----- EXTRACTED RECORDS -----

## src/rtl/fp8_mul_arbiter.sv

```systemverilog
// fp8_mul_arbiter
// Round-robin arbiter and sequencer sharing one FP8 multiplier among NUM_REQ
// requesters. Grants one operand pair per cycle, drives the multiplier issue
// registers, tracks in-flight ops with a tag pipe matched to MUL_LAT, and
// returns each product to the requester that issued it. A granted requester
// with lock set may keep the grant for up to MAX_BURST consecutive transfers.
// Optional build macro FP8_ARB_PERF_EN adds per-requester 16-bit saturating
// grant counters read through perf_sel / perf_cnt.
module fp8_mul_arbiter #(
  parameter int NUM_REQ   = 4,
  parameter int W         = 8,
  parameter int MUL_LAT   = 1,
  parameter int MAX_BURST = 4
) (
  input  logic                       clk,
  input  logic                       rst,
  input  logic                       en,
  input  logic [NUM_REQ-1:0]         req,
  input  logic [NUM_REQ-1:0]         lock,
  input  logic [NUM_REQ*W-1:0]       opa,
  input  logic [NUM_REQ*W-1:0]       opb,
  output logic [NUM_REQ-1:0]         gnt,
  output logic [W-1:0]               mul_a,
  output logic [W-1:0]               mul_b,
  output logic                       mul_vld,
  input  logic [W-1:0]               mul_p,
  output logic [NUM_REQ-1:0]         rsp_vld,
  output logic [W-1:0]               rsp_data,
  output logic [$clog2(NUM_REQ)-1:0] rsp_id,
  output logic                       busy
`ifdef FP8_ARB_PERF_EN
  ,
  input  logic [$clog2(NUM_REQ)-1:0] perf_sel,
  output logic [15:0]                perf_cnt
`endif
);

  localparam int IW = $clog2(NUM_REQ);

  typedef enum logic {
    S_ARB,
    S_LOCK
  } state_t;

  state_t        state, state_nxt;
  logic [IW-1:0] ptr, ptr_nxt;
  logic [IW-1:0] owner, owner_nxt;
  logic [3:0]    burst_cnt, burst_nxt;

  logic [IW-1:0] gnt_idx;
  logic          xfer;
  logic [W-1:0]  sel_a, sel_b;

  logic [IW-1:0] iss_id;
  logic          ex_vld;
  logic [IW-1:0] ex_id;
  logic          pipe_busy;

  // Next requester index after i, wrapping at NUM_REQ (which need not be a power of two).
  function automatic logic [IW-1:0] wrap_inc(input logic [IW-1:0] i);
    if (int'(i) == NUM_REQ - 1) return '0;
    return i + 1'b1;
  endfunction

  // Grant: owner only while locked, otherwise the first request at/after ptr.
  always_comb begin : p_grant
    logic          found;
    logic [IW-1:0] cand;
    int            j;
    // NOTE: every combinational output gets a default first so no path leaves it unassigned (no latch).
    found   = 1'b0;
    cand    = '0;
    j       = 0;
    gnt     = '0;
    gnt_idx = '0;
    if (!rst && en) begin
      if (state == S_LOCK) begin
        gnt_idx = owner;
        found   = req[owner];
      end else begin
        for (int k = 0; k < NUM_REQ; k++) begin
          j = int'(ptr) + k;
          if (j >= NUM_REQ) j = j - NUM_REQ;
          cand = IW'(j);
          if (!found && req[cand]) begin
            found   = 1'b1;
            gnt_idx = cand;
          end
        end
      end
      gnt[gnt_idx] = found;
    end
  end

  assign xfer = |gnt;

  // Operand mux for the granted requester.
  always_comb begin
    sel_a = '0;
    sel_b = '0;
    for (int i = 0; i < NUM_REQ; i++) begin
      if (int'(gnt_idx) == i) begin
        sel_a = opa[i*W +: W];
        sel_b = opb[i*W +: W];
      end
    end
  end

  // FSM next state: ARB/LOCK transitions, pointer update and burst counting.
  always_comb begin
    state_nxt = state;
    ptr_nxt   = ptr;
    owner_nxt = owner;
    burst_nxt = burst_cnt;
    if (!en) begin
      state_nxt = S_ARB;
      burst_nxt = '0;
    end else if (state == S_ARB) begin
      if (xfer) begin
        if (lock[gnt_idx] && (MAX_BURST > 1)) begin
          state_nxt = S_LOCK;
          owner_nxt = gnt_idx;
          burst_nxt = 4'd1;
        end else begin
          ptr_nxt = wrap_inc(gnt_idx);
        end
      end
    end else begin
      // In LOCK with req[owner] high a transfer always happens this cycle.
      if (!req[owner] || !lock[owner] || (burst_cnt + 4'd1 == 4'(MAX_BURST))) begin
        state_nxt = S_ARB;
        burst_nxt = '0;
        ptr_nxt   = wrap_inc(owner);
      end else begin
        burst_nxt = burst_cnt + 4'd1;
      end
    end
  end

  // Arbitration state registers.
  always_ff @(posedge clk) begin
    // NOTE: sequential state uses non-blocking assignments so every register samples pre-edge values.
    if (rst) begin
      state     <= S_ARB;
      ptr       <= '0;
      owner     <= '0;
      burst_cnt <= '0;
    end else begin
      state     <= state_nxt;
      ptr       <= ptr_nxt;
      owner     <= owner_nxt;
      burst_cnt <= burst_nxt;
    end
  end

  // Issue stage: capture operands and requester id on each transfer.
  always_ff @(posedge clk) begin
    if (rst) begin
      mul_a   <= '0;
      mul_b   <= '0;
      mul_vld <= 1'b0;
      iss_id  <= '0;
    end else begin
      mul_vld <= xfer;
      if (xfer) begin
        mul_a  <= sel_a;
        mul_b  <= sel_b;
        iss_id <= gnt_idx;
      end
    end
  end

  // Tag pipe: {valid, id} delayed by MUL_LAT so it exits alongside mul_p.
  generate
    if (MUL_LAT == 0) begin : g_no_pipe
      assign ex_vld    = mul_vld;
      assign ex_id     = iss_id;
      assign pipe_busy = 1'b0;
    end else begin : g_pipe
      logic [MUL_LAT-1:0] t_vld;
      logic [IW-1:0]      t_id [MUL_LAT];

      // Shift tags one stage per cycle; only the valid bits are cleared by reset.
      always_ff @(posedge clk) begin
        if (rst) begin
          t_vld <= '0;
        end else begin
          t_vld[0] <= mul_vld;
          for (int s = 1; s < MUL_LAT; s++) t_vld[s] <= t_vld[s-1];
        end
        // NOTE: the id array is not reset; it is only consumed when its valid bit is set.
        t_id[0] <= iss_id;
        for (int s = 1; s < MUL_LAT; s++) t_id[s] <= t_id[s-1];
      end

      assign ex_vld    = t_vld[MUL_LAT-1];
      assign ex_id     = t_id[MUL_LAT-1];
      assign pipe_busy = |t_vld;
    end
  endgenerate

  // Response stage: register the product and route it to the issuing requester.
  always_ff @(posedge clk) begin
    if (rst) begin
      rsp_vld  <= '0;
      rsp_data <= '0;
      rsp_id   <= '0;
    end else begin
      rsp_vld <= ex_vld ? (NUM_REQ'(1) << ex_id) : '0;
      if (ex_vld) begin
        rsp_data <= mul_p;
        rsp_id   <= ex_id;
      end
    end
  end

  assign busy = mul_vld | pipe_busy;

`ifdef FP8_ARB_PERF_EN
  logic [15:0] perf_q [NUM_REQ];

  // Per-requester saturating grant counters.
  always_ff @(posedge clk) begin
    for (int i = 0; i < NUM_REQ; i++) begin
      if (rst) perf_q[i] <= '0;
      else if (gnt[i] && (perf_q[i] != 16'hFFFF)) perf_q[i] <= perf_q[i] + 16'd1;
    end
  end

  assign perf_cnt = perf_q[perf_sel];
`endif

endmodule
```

-----
----- EXTRACTED RECORDS -----

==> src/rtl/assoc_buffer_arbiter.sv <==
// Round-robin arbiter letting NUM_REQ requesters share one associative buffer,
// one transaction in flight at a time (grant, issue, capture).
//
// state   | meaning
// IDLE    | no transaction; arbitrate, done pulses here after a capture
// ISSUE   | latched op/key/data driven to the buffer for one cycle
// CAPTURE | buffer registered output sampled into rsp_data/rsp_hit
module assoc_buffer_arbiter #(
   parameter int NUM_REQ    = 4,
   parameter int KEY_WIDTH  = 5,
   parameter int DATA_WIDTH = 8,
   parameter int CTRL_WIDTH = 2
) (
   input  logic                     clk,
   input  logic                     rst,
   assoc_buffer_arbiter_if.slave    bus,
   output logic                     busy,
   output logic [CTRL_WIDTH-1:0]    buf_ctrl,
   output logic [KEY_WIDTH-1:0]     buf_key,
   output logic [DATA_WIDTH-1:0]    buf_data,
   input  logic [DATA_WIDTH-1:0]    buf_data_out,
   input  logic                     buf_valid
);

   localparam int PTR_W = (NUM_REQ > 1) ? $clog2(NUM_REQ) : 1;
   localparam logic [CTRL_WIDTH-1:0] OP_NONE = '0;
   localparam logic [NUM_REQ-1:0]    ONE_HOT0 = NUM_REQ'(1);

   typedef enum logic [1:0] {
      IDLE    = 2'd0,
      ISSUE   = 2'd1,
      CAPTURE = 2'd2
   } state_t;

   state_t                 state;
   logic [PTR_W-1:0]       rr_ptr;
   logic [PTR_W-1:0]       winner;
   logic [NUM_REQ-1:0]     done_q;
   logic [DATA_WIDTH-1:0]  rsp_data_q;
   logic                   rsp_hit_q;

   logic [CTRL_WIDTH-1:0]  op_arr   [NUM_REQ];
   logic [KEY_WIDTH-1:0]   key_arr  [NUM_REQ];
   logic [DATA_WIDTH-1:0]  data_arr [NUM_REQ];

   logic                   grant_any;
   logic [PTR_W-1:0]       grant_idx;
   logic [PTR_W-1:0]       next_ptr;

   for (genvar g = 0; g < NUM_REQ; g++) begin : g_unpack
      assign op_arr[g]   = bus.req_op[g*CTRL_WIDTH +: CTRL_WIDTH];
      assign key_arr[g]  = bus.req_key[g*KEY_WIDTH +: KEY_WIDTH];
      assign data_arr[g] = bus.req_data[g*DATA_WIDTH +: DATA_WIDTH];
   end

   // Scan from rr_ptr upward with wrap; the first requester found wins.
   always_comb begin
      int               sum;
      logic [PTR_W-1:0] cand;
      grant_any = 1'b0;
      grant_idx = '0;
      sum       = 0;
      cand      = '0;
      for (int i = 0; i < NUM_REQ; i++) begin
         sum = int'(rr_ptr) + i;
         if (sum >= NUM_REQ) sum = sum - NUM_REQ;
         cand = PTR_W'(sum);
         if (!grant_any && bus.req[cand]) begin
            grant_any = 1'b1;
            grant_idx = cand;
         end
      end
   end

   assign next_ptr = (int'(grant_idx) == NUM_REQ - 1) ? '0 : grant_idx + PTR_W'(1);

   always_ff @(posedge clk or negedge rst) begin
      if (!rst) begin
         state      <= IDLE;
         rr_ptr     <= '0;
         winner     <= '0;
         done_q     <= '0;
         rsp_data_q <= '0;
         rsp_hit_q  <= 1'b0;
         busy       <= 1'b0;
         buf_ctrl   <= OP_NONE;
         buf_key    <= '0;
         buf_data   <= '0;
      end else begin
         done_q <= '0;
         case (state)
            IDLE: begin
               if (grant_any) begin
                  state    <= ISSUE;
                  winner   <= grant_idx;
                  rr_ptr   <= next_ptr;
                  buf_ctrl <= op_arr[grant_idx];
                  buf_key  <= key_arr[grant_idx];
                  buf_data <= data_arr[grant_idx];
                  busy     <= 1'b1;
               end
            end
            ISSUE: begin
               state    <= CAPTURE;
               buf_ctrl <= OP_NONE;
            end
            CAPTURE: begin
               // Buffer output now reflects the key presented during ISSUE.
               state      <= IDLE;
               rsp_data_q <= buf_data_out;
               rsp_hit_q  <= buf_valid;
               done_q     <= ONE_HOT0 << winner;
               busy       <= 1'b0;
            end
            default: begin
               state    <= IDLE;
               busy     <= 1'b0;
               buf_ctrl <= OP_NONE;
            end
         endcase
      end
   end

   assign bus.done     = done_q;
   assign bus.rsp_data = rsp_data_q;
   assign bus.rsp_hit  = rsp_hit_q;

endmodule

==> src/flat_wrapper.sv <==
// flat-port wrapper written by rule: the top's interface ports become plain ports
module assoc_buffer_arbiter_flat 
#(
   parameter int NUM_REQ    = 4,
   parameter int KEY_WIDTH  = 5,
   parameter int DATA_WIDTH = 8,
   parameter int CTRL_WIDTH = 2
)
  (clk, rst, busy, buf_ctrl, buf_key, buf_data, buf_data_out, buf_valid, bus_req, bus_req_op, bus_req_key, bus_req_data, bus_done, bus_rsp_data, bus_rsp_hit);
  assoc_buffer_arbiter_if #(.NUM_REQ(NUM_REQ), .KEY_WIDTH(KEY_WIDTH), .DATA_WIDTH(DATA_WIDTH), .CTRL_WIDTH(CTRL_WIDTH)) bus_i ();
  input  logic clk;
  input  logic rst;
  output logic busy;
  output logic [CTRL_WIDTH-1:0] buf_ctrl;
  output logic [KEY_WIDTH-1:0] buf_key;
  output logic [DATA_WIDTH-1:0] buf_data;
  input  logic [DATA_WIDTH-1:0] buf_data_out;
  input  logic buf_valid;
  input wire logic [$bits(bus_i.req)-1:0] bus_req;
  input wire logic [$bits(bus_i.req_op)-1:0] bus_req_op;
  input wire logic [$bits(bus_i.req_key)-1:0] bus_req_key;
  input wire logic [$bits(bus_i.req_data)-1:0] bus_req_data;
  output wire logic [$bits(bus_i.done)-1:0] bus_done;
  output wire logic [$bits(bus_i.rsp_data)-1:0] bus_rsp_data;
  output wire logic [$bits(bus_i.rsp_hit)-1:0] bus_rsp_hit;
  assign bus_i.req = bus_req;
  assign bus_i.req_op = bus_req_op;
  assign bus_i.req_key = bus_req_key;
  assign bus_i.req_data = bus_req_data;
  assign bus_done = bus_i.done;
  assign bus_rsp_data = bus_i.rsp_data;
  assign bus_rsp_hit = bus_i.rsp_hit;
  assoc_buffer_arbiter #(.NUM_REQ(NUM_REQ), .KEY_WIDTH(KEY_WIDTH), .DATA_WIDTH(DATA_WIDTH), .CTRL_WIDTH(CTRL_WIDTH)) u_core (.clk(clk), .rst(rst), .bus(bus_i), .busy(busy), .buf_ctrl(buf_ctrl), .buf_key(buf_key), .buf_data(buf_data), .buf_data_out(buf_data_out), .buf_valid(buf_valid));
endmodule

-----
----- EXTRACTED RECORDS -----

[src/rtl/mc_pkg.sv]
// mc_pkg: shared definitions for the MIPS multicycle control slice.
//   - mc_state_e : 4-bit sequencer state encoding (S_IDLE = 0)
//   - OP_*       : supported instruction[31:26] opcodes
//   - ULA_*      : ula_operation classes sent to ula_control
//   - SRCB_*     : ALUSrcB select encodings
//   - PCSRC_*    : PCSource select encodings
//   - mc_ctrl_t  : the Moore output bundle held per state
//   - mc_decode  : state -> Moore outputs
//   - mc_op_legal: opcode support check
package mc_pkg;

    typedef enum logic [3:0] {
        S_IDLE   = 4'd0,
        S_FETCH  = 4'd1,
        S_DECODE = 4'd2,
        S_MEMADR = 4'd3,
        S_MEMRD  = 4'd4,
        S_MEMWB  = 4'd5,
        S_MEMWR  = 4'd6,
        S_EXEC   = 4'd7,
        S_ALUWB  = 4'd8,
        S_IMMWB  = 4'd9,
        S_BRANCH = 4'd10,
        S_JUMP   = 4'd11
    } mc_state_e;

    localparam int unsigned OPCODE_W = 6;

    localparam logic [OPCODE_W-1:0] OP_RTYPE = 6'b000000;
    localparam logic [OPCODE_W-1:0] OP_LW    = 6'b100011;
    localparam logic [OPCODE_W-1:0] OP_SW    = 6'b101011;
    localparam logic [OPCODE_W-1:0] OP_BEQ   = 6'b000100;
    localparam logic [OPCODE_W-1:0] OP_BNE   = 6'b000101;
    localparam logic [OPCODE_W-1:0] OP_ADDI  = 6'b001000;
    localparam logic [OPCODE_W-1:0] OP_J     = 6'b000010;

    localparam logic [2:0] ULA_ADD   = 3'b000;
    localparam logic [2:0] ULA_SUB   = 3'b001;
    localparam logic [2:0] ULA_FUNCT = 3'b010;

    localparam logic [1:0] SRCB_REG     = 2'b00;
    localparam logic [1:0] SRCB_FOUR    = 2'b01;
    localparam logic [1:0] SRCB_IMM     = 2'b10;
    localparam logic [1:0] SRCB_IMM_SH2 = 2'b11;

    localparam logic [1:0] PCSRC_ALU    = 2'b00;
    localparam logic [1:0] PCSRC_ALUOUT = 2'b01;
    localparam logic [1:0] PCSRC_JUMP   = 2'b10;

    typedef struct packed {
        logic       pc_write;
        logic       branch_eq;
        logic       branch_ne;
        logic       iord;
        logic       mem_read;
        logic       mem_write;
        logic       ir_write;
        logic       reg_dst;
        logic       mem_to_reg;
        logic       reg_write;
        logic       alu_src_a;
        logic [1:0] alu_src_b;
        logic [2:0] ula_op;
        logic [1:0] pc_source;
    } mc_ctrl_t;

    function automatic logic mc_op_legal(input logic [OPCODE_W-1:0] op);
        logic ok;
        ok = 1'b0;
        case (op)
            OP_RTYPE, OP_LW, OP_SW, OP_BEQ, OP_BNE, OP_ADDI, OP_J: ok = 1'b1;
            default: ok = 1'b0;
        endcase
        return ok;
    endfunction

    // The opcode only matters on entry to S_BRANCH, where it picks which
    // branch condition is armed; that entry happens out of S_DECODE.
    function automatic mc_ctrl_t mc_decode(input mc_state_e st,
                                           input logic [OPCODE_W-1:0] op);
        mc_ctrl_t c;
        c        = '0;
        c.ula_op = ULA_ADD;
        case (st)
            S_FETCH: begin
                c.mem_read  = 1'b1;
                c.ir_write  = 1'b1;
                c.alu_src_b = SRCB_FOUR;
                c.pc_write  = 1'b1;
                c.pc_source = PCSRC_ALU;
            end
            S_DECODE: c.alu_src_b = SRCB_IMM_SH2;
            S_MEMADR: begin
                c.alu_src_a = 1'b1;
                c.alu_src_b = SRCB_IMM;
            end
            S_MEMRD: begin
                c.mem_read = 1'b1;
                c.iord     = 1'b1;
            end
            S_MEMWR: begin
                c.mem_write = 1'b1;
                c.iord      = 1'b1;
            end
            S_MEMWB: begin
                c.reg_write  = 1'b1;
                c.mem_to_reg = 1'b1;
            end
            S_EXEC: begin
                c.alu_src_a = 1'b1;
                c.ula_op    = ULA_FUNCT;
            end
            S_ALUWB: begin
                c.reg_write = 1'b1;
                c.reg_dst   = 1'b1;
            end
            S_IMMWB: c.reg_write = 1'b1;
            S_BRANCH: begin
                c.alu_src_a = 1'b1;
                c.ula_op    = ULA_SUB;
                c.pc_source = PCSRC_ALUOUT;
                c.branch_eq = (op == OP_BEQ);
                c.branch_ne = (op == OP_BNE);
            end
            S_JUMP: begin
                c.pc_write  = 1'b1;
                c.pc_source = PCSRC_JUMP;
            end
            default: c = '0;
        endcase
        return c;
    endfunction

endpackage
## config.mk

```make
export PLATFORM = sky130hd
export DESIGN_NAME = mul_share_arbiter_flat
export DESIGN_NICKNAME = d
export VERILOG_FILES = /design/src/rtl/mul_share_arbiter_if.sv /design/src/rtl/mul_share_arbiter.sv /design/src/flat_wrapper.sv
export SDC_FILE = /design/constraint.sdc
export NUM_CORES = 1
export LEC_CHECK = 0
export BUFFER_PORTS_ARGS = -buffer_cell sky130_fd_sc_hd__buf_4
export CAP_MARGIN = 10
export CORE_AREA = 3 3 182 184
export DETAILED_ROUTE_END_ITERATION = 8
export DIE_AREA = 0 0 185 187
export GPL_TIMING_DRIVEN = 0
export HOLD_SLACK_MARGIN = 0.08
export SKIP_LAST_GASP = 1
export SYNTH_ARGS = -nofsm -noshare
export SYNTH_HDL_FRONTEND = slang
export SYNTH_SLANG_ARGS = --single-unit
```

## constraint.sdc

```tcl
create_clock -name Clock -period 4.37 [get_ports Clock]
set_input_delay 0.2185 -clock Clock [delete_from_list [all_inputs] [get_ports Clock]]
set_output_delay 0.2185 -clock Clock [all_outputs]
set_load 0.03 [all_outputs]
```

-----

> REQUIRED WORK:
Copy every line above that holds the word "Moore".

> COMPLETED EXERCISE:
//   - mc_ctrl_t  : the Moore output bundle held per state
//   - mc_decode  : state -> Moore outputs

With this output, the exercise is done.